Saga związana z odejściem Leonarda z San Antonio trwa i nie widać jej końca. Ostatnio pojawiły się raporty, że Kawhi nie jest już taki chętny do dołączenia do LeBrona Jamesa w Los Angeles Lakers i nie podoba mu się też wizja gry w Bostonie. Mimo wszystko, Celtics zdają się cały czas monitorować sytuację, natomiast ci, którzy obawiają się ewentualnego transferu, mogą się nieco uspokoić po ostatnim raporcie od dziennikarza ESPN. Wojnarowski podał bowiem, że pięciu najlepszych graczy Celtics znajduje się poza stołem przy okazji rozmów ze Spurs.

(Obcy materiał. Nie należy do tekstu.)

`src/rtl/host_mem_ctl.sv`:
```
// Host access controller: decodes SPI command/data bytes into CPU reset control,
// channel select, address load and auto-incrementing byte writes/reads. Optional checksum: HOST_CSUM_EN.
module host_mem_ctl #(
    parameter int XLEN = 32,
    parameter int AW   = 32,
    parameter int CH   = 2
) (
    input  logic                 clk_i,
    input  logic                 rst_i,
    input  logic                 dc_i,
    input  logic                 byte_vld_i,
    input  logic [7:0]           byte_data_i,
    output logic [7:0]           rd_byte_o,
    output logic                 cpu_rst_n_o,
    output logic [CH-1:0]        ch_sel_o,
    output logic [AW-1:0]        mem_addr_o,
    output logic                 mem_rd_en_o,
    input  logic [CH*XLEN-1:0]   mem_rd_data_i,
    output logic                 mem_wr_en_o,
    output logic [XLEN/8-1:0]    mem_wr_byte_en_o,
    output logic [XLEN-1:0]      mem_wr_data_o,
    output logic                 err_o
);
    localparam int LANES = XLEN / 8;
    localparam int LW    = $clog2(LANES);
    localparam int NB    = AW / 8;
    localparam int CW    = (NB > 1) ? $clog2(NB) : 1;

    localparam logic [7:0] CMD_RST   = 8'h2A;
    localparam logic [7:0] CMD_RUN   = 8'h2B;
    localparam logic [7:0] CMD_ADDR  = 8'h2C;
    localparam logic [7:0] CMD_WRITE = 8'h2D;
    localparam logic [7:0] CMD_READ  = 8'h2E;
    localparam logic [7:0] CMD_CHSEL = 8'h2F;
`ifdef HOST_CSUM_EN
    localparam logic [7:0] CMD_CSUM  = 8'h30;
`endif

    typedef enum logic [2:0] {
        S_IDLE,
        S_ADDR,
        S_WRITE,
        S_READ,
        S_CHSEL
    } state_t;

    state_t            state_reg, state_next;
    logic [CW-1:0]     cnt_reg, cnt_next;
    logic [AW-1:0]     shadow_reg, shadow_next;
    logic [AW-1:0]     addr_reg, addr_next, addr_base;
    logic              cpu_rst_n_reg, cpu_rst_n_next;
    logic [CH-1:0]     ch_sel_reg, ch_sel_next;
    logic [7:0]        rd_byte_reg, rd_byte_next;
    logic              rd_en_reg, rd_en_next;
    logic              wr_en_reg, wr_en_next;
    logic [LANES-1:0]  wr_be_reg, wr_be_next;
    logic [XLEN-1:0]   wr_data_reg, wr_data_next;
    logic              err_reg, err_next;
    logic              rd_cap_reg;
    logic [LW-1:0]     rd_lane_reg;
    logic [CH-1:0]     rd_ch_reg;
`ifdef HOST_CSUM_EN
    logic [7:0]        csum_reg, csum_next;
`endif

    // Split the flat read bus into per-channel words and the chosen word into lanes.
    logic [XLEN-1:0] ch_word [CH];
    logic [XLEN-1:0] sel_word;
    logic [7:0]      sel_lane [LANES];

    for (genvar gi = 0; gi < CH; gi++) begin : g_ch
        assign ch_word[gi] = mem_rd_data_i[gi*XLEN +: XLEN];
    end

    for (genvar gi = 0; gi < LANES; gi++) begin : g_lane
        assign sel_lane[gi] = sel_word[gi*8 +: 8];
    end

    always_comb begin
        sel_word = '0;
        for (int c = 0; c < CH; c++) begin
            if (rd_ch_reg[c]) sel_word = sel_word | ch_word[c];
        end
    end

    always_comb begin
        state_next     = state_reg;
        cnt_next       = cnt_reg;
        shadow_next    = shadow_reg;
        cpu_rst_n_next = cpu_rst_n_reg;
        ch_sel_next    = ch_sel_reg;
        rd_byte_next   = rd_byte_reg;
        rd_en_next     = 1'b0;
        wr_en_next     = 1'b0;
        wr_be_next     = wr_be_reg;
        wr_data_next   = wr_data_reg;
        err_next       = 1'b0;
`ifdef HOST_CSUM_EN
        csum_next      = csum_reg;
`endif
        // A write strobe in flight bumps the address at this edge; new bytes see that value.
        addr_base      = addr_reg + AW'(wr_en_reg);
        addr_next      = addr_base;

        if (rd_cap_reg) rd_byte_next = sel_lane[rd_lane_reg];

        if (byte_vld_i && dc_i) begin
            cnt_next   = '0;
            state_next = S_IDLE;
            case (byte_data_i)
                CMD_RST:   cpu_rst_n_next = 1'b0;
                CMD_RUN:   cpu_rst_n_next = 1'b1;
                CMD_ADDR:  state_next = S_ADDR;
                CMD_WRITE: begin
                    state_next = S_WRITE;
`ifdef HOST_CSUM_EN
                    csum_next  = 8'h00;
`endif
                end
                CMD_READ: begin
                    state_next = S_READ;
                    rd_en_next = 1'b1;
                end
                CMD_CHSEL: state_next = S_CHSEL;
`ifdef HOST_CSUM_EN
                CMD_CSUM:  rd_byte_next = csum_reg;
`endif
                default:   err_next = 1'b1;
            endcase
        end else if (byte_vld_i) begin
            case (state_reg)
                S_ADDR: begin
                    shadow_next[8*int'(cnt_reg) +: 8] = byte_data_i;
                    if (cnt_reg == CW'(NB - 1)) begin
                        addr_next  = shadow_next;
                        cnt_next   = '0;
                        state_next = S_IDLE;
                    end else begin
                        cnt_next = cnt_reg + CW'(1);
                    end
                end
                S_CHSEL: begin
                    if (int'(byte_data_i) < CH) begin
                        for (int c = 0; c < CH; c++) ch_sel_next[c] = (int'(byte_data_i) == c);
                    end else begin
                        err_next = 1'b1;
                    end
                    state_next = S_IDLE;
                end
                S_WRITE: begin
                    wr_en_next                   = 1'b1;
                    wr_be_next                   = '0;
                    wr_be_next[addr_base[LW-1:0]] = 1'b1;
                    wr_data_next                 = {LANES{byte_data_i}};
`ifdef HOST_CSUM_EN
                    csum_next                    = csum_reg + byte_data_i;
`endif
                end
                S_READ: begin
                    addr_next  = addr_base + AW'(1);
                    rd_en_next = 1'b1;
                end
                default: ;
            endcase
        end
    end

    always_ff @(posedge clk_i) begin
        if (rst_i) begin
            state_reg     <= S_IDLE;
            cnt_reg       <= '0;
            shadow_reg    <= '0;
            addr_reg      <= '0;
            cpu_rst_n_reg <= 1'b0;
            ch_sel_reg    <= CH'(1);
            rd_byte_reg   <= '0;
            rd_en_reg     <= 1'b0;
            wr_en_reg     <= 1'b0;
            wr_be_reg     <= '0;
            wr_data_reg   <= '0;
            err_reg       <= 1'b0;
            rd_cap_reg    <= 1'b0;
            rd_lane_reg   <= '0;
            rd_ch_reg     <= CH'(1);
`ifdef HOST_CSUM_EN
            csum_reg      <= '0;
`endif
        end else begin
            state_reg     <= state_next;
            cnt_reg       <= cnt_next;
            shadow_reg    <= shadow_next;
            addr_reg      <= addr_next;
            cpu_rst_n_reg <= cpu_rst_n_next;
            ch_sel_reg    <= ch_sel_next;
            rd_byte_reg   <= rd_byte_next;
            rd_en_reg     <= rd_en_next;
            wr_en_reg     <= wr_en_next;
            wr_be_reg     <= wr_be_next;
            wr_data_reg   <= wr_data_next;
            err_reg       <= err_next;
            // Remember where the read pulse pointed; the address may move before data returns.
            rd_cap_reg    <= rd_en_reg;
            rd_lane_reg   <= addr_reg[LW-1:0];
            rd_ch_reg     <= ch_sel_reg;
`ifdef HOST_CSUM_EN
            csum_reg      <= csum_next;
`endif
        end
    end

    assign rd_byte_o        = rd_byte_reg;
    assign cpu_rst_n_o      = cpu_rst_n_reg;
    assign ch_sel_o         = ch_sel_reg;
    assign mem_addr_o       = addr_reg;
    assign mem_rd_en_o      = rd_en_reg;
    assign mem_wr_en_o      = wr_en_reg;
    assign mem_wr_byte_en_o = wr_be_reg;
    assign mem_wr_data_o    = wr_data_reg;
    assign err_o            = err_reg;

endmodule

```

Ta piątka to zapewne Kyrie Irving, Gordon Hayward oraz Al Horford i dwójka młodych: Jaylen Brown oraz Jayson Tatum. To tych pięciu graczy rozpoczynało poprzedni sezon i to także ta piątka najpewniej rozpocznie kolejny. Potwierdzają się więc doniesienia, że Celtowie w negocjacjach ze Spurs przyjęli konserwatywną postawę i nie zamierzają żegnać się z jednym ze swoich topowych zawodników. Zamiast tego, woleliby wysłać do Teksasu wybory w drafcie – mają przecież picki m.in. Kings czy Grizzlies – ale na to nie chce przystać klub z San Antonio.